START Data for processing

## src/rtl/uartprobe_uart_rx.sv

```systemverilog
// UART receive front-end: oversampled 8N1 (or 8E1 with UARTPROBE_RX_PARITY_EN) de-framer
// feeding a one-byte valid/ready holding register with framing/overrun/parity pulses.
`timescale 1ns/1ps
module uartprobe_uart_rx #(
   parameter int unsigned CLKS_PER_BIT = 868
) (
   input  logic       clk,
   input  logic       m_aresetn,
   input  logic       uart_rx,
   output logic       rx_valid,
   output logic [7:0] rx_data,
   input  logic       rx_ready,
   output logic       frame_err,
   output logic       overrun,
   output logic       parity_err
);

   localparam int unsigned CW   = $clog2(CLKS_PER_BIT);
   localparam int unsigned HALF = CLKS_PER_BIT / 2;
   localparam logic [CW-1:0] HALF_M1 = CW'(HALF - 1);
   localparam logic [CW-1:0] LAST    = CW'(CLKS_PER_BIT - 1);

`ifdef UARTPROBE_RX_PARITY_EN
   typedef enum logic [2:0] {IDLE, START, DATA, PARITY, STOP, BREAK} state_t;
`else
   typedef enum logic [2:0] {IDLE, START, DATA, STOP, BREAK} state_t;
`endif

   state_t        state, state_n;
   logic [1:0]    sync;
   logic          rxs;
   logic [CW-1:0] cnt, cnt_n;
   logic [2:0]    bit_idx, bit_n;
   logic [7:0]    shift, shift_n;
   logic          done, ferr;

   assign rxs = sync[1];

`ifdef UARTPROBE_RX_PARITY_EN
   logic par, par_n, par_bad, par_bad_n, perr;
`endif

   always_comb begin
      state_n = state;
      cnt_n   = cnt + CW'(1);
      bit_n   = bit_idx;
      shift_n = shift;
      done    = 1'b0;
      ferr    = 1'b0;
`ifdef UARTPROBE_RX_PARITY_EN
      par_n     = par;
      par_bad_n = par_bad;
      perr      = 1'b0;
`endif
      unique case (state)
         IDLE: begin
            cnt_n = '0;
            if (!rxs) state_n = START;
         end
         START: if (cnt == HALF_M1) begin
            cnt_n = '0;
            if (rxs) begin
               state_n = IDLE;
            end else begin
               state_n = DATA;
               bit_n   = '0;
`ifdef UARTPROBE_RX_PARITY_EN
               par_n     = 1'b0;
               par_bad_n = 1'b0;
`endif
            end
         end
         DATA: if (cnt == LAST) begin
            cnt_n   = '0;
            shift_n = {rxs, shift[7:1]};
            bit_n   = bit_idx + 3'd1;
`ifdef UARTPROBE_RX_PARITY_EN
            par_n = par ^ rxs;
            if (bit_idx == 3'd7) state_n = PARITY;
`else
            if (bit_idx == 3'd7) state_n = STOP;
`endif
         end
`ifdef UARTPROBE_RX_PARITY_EN
         PARITY: if (cnt == LAST) begin
            cnt_n   = '0;
            state_n = STOP;
            if (par ^ rxs) begin
               perr      = 1'b1;
               par_bad_n = 1'b1;
            end
         end
`endif
         STOP: if (cnt == LAST) begin
            cnt_n = '0;
            if (!rxs) begin
               ferr    = 1'b1;
               state_n = BREAK;
            end else begin
               // leave mid-stop-bit so a fast sender's next start edge is not missed
               state_n = IDLE;
`ifdef UARTPROBE_RX_PARITY_EN
               done = !par_bad;
`else
               done = 1'b1;
`endif
            end
         end
         BREAK: begin
            cnt_n = '0;
            if (rxs) state_n = IDLE;
         end
         default: state_n = IDLE;
      endcase
   end

   always_ff @(posedge clk or negedge m_aresetn) begin
      if (!m_aresetn) begin
         sync      <= '1;
         state     <= IDLE;
         cnt       <= '0;
         bit_idx   <= '0;
         shift     <= '0;
         rx_valid  <= 1'b0;
         rx_data   <= '0;
         frame_err <= 1'b0;
         overrun   <= 1'b0;
      end else begin
         sync      <= {sync[0], uart_rx};
         state     <= state_n;
         cnt       <= cnt_n;
         bit_idx   <= bit_n;
         shift     <= shift_n;
         frame_err <= ferr;
         overrun   <= 1'b0;
         if (done) begin
            if (!rx_valid || rx_ready) begin
               rx_data  <= shift;
               rx_valid <= 1'b1;
            end else begin
               overrun <= 1'b1;
            end
         end else if (rx_valid && rx_ready) begin
            rx_valid <= 1'b0;
         end
      end
   end

`ifdef UARTPROBE_RX_PARITY_EN
   always_ff @(posedge clk or negedge m_aresetn) begin
      if (!m_aresetn) begin
         par        <= 1'b0;
         par_bad    <= 1'b0;
         parity_err <= 1'b0;
      end else begin
         par        <= par_n;
         par_bad    <= par_bad_n;
         parity_err <= perr;
      end
   end
`else
   assign parity_err = 1'b0;
`endif

endmodule

```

END Data for processing

Reproduce, please, every line of the records above without alteration.

## src/rtl/uartprobe_uart_rx.sv

```systemverilog
// UART receive front-end: oversampled 8N1 (or 8E1 with UARTPROBE_RX_PARITY_EN) de-framer
// feeding a one-byte valid/ready holding register with framing/overrun/parity pulses.
`timescale 1ns/1ps
module uartprobe_uart_rx #(
   parameter int unsigned CLKS_PER_BIT = 868
) (
   input  logic       clk,
   input  logic       m_aresetn,
   input  logic       uart_rx,
   output logic       rx_valid,
   output logic [7:0] rx_data,
   input  logic       rx_ready,
   output logic       frame_err,
   output logic       overrun,
   output logic       parity_err
);

   localparam int unsigned CW   = $clog2(CLKS_PER_BIT);
   localparam int unsigned HALF = CLKS_PER_BIT / 2;
   localparam logic [CW-1:0] HALF_M1 = CW'(HALF - 1);
   localparam logic [CW-1:0] LAST    = CW'(CLKS_PER_BIT - 1);

`ifdef UARTPROBE_RX_PARITY_EN
   typedef enum logic [2:0] {IDLE, START, DATA, PARITY, STOP, BREAK} state_t;
`else
   typedef enum logic [2:0] {IDLE, START, DATA, STOP, BREAK} state_t;
`endif

   state_t        state, state_n;
   logic [1:0]    sync;
   logic          rxs;
   logic [CW-1:0] cnt, cnt_n;
   logic [2:0]    bit_idx, bit_n;
   logic [7:0]    shift, shift_n;
   logic          done, ferr;

   assign rxs = sync[1];

`ifdef UARTPROBE_RX_PARITY_EN
   logic par, par_n, par_bad, par_bad_n, perr;
`endif

   always_comb begin
      state_n = state;
      cnt_n   = cnt + CW'(1);
      bit_n   = bit_idx;
      shift_n = shift;
      done    = 1'b0;
      ferr    = 1'b0;
`ifdef UARTPROBE_RX_PARITY_EN
      par_n     = par;
      par_bad_n = par_bad;
      perr      = 1'b0;
`endif
      unique case (state)
         IDLE: begin
            cnt_n = '0;
            if (!rxs) state_n = START;
         end
         START: if (cnt == HALF_M1) begin
            cnt_n = '0;
            if (rxs) begin
               state_n = IDLE;
            end else begin
               state_n = DATA;
               bit_n   = '0;
`ifdef UARTPROBE_RX_PARITY_EN
               par_n     = 1'b0;
               par_bad_n = 1'b0;
`endif
            end
         end
         DATA: if (cnt == LAST) begin
            cnt_n   = '0;
            shift_n = {rxs, shift[7:1]};
            bit_n   = bit_idx + 3'd1;
`ifdef UARTPROBE_RX_PARITY_EN
            par_n = par ^ rxs;
            if (bit_idx == 3'd7) state_n = PARITY;
`else
            if (bit_idx == 3'd7) state_n = STOP;
`endif
         end
`ifdef UARTPROBE_RX_PARITY_EN
         PARITY: if (cnt == LAST) begin
            cnt_n   = '0;
            state_n = STOP;
            if (par ^ rxs) begin
               perr      = 1'b1;
               par_bad_n = 1'b1;
            end
         end
`endif
         STOP: if (cnt == LAST) begin
            cnt_n = '0;
            if (!rxs) begin
               ferr    = 1'b1;
               state_n = BREAK;
            end else begin
               // leave mid-stop-bit so a fast sender's next start edge is not missed
               state_n = IDLE;
`ifdef UARTPROBE_RX_PARITY_EN
               done = !par_bad;
`else
               done = 1'b1;
`endif
            end
         end
         BREAK: begin
            cnt_n = '0;
            if (rxs) state_n = IDLE;
         end
         default: state_n = IDLE;
      endcase
   end

   always_ff @(posedge clk or negedge m_aresetn) begin
      if (!m_aresetn) begin
         sync      <= '1;
         state     <= IDLE;
         cnt       <= '0;
         bit_idx   <= '0;
         shift     <= '0;
         rx_valid  <= 1'b0;
         rx_data   <= '0;
         frame_err <= 1'b0;
         overrun   <= 1'b0;
      end else begin
         sync      <= {sync[0], uart_rx};
         state     <= state_n;
         cnt       <= cnt_n;
         bit_idx   <= bit_n;
         shift     <= shift_n;
         frame_err <= ferr;
         overrun   <= 1'b0;
         if (done) begin
            if (!rx_valid || rx_ready) begin
               rx_data  <= shift;
               rx_valid <= 1'b1;
            end else begin
               overrun <= 1'b1;
            end
         end else if (rx_valid && rx_ready) begin
            rx_valid <= 1'b0;
         end
      end
   end

`ifdef UARTPROBE_RX_PARITY_EN
   always_ff @(posedge clk or negedge m_aresetn) begin
      if (!m_aresetn) begin
         par        <= 1'b0;
         par_bad    <= 1'b0;
         parity_err <= 1'b0;
      end else begin
         par        <= par_n;
         par_bad    <= par_bad_n;
         parity_err <= perr;
      end
   end
`else
   assign parity_err = 1'b0;
`endif

endmodule

```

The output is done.